From the line containing "Multi-Input combinational cell,171,49.2" down to the line containing "global-route usage [%]" in the records below, reproduce every line exactly, ends included, and omit all others.

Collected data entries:
============
### src/rtl/regfile_write_arbiter_pkg.sv
// Shared requester ids, sizes and helpers for the register-file write arbiter.
package regfile_write_arbiter_pkg;

   localparam int unsigned REQ_PIPE    = 0;
   localparam int unsigned REQ_MULTDIV = 1;
   localparam int unsigned REQ_EXC     = 2;
   localparam int unsigned NUM_REQ     = 3;
   localparam int unsigned NUM_REGS    = 32;
   localparam int unsigned REQ_IDW     = 2;

   typedef logic [NUM_REQ-1:0] req_vec_t;
   typedef logic [REQ_IDW-1:0] req_id_t;

   function automatic req_id_t req_encode(input req_vec_t vec);
      req_id_t id;
      id = '0;
      for (int unsigned i = 0; i < NUM_REQ; i++) begin
         if (vec[i]) id = REQ_IDW'(i);
      end
      return id;
   endfunction

endpackage
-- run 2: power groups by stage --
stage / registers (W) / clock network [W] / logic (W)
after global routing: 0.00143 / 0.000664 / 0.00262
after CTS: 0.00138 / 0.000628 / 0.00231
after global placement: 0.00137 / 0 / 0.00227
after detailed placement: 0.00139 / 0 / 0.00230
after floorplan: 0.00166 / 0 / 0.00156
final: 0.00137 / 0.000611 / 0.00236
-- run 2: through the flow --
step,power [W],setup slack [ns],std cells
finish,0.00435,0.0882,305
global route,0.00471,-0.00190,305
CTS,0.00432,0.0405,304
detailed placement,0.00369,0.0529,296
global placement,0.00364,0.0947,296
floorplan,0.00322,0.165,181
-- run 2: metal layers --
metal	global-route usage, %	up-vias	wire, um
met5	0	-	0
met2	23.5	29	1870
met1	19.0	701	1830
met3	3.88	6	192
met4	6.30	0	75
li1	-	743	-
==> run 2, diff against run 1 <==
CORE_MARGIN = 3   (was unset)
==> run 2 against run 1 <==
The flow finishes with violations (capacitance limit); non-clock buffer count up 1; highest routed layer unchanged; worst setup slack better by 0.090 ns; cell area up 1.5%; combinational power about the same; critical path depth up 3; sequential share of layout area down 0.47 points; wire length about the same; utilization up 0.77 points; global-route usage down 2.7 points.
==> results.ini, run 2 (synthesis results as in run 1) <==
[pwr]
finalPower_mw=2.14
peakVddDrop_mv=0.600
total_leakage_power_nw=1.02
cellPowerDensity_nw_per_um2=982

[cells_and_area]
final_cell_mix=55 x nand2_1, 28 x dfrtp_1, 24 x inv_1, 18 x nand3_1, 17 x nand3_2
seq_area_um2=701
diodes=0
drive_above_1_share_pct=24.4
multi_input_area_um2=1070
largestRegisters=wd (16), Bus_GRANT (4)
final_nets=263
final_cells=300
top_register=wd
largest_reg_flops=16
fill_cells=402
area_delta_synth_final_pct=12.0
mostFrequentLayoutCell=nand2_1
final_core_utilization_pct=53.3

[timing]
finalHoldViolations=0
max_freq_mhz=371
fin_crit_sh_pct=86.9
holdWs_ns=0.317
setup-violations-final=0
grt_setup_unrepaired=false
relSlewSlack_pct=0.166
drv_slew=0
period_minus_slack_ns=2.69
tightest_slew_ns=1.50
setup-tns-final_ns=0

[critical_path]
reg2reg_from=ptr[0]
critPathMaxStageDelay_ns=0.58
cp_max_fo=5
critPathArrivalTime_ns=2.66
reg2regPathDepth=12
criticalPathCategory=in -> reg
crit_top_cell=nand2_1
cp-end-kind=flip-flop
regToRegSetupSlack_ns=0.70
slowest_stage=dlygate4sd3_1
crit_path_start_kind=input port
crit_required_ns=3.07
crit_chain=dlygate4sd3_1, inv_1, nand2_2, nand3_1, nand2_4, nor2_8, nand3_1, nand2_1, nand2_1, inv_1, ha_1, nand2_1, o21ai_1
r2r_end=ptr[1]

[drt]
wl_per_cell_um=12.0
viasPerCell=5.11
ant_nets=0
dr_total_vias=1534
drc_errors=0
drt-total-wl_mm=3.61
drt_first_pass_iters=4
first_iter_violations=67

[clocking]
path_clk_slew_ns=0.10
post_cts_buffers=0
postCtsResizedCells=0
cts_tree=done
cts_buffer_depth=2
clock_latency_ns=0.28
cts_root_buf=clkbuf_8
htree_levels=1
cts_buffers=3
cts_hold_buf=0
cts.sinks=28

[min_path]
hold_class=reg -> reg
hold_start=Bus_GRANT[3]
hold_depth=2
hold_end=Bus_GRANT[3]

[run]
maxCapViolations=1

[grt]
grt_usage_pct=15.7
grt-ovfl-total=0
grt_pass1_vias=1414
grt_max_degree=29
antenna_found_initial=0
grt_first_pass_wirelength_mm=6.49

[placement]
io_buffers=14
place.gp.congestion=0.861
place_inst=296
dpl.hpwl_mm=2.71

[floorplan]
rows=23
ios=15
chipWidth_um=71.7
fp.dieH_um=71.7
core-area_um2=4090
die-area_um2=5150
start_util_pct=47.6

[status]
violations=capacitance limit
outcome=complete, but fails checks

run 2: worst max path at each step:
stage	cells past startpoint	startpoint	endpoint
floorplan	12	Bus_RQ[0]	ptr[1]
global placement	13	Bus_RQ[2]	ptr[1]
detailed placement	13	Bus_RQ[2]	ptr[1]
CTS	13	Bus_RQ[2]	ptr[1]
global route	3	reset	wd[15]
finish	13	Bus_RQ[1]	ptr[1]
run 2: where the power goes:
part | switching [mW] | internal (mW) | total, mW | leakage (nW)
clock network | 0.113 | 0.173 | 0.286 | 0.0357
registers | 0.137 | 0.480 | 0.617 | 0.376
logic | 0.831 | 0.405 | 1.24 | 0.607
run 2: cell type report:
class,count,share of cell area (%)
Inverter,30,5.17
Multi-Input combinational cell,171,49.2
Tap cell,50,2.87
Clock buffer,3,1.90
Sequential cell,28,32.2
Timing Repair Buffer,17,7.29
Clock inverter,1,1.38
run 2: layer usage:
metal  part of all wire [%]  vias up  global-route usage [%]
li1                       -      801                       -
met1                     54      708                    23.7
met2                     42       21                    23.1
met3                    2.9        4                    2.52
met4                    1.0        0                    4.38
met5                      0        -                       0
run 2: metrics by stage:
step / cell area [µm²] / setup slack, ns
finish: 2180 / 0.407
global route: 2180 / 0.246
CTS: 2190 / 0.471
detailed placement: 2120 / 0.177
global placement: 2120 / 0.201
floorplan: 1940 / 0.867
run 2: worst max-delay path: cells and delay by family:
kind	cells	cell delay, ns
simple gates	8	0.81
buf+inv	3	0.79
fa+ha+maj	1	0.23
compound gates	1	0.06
===== src/rtl/imem_program_loader_pkg.sv =====
// imem_program_loader_pkg
//   Shared constants for the instruction-memory program loader: FSM state
//   encoding and the instruction-memory word capacity (MAX_WORDS), which the
//   instruction memory and top level also use.
package imem_program_loader_pkg;

  localparam int MEM_BYTES_DEF = 512;
  localparam int MAX_WORDS     = MEM_BYTES_DEF / 4;

  // Plain vector constants keep the encoding usable by older tooling.
  localparam logic [2:0] ST_IDLE    = 3'd0;
  localparam logic [2:0] ST_COLLECT = 3'd1;
  localparam logic [2:0] ST_WRITE   = 3'd2;
  localparam logic [2:0] ST_FINISH  = 3'd3;
  localparam logic [2:0] ST_CHECK   = 3'd4;

endpackage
============
- **Answer for the task**:
Multi-Input combinational cell,171,49.2
Tap cell,50,2.87
Clock buffer,3,1.90
Sequential cell,28,32.2
Timing Repair Buffer,17,7.29
Clock inverter,1,1.38
run 2: layer usage:
metal  part of all wire [%]  vias up  global-route usage [%]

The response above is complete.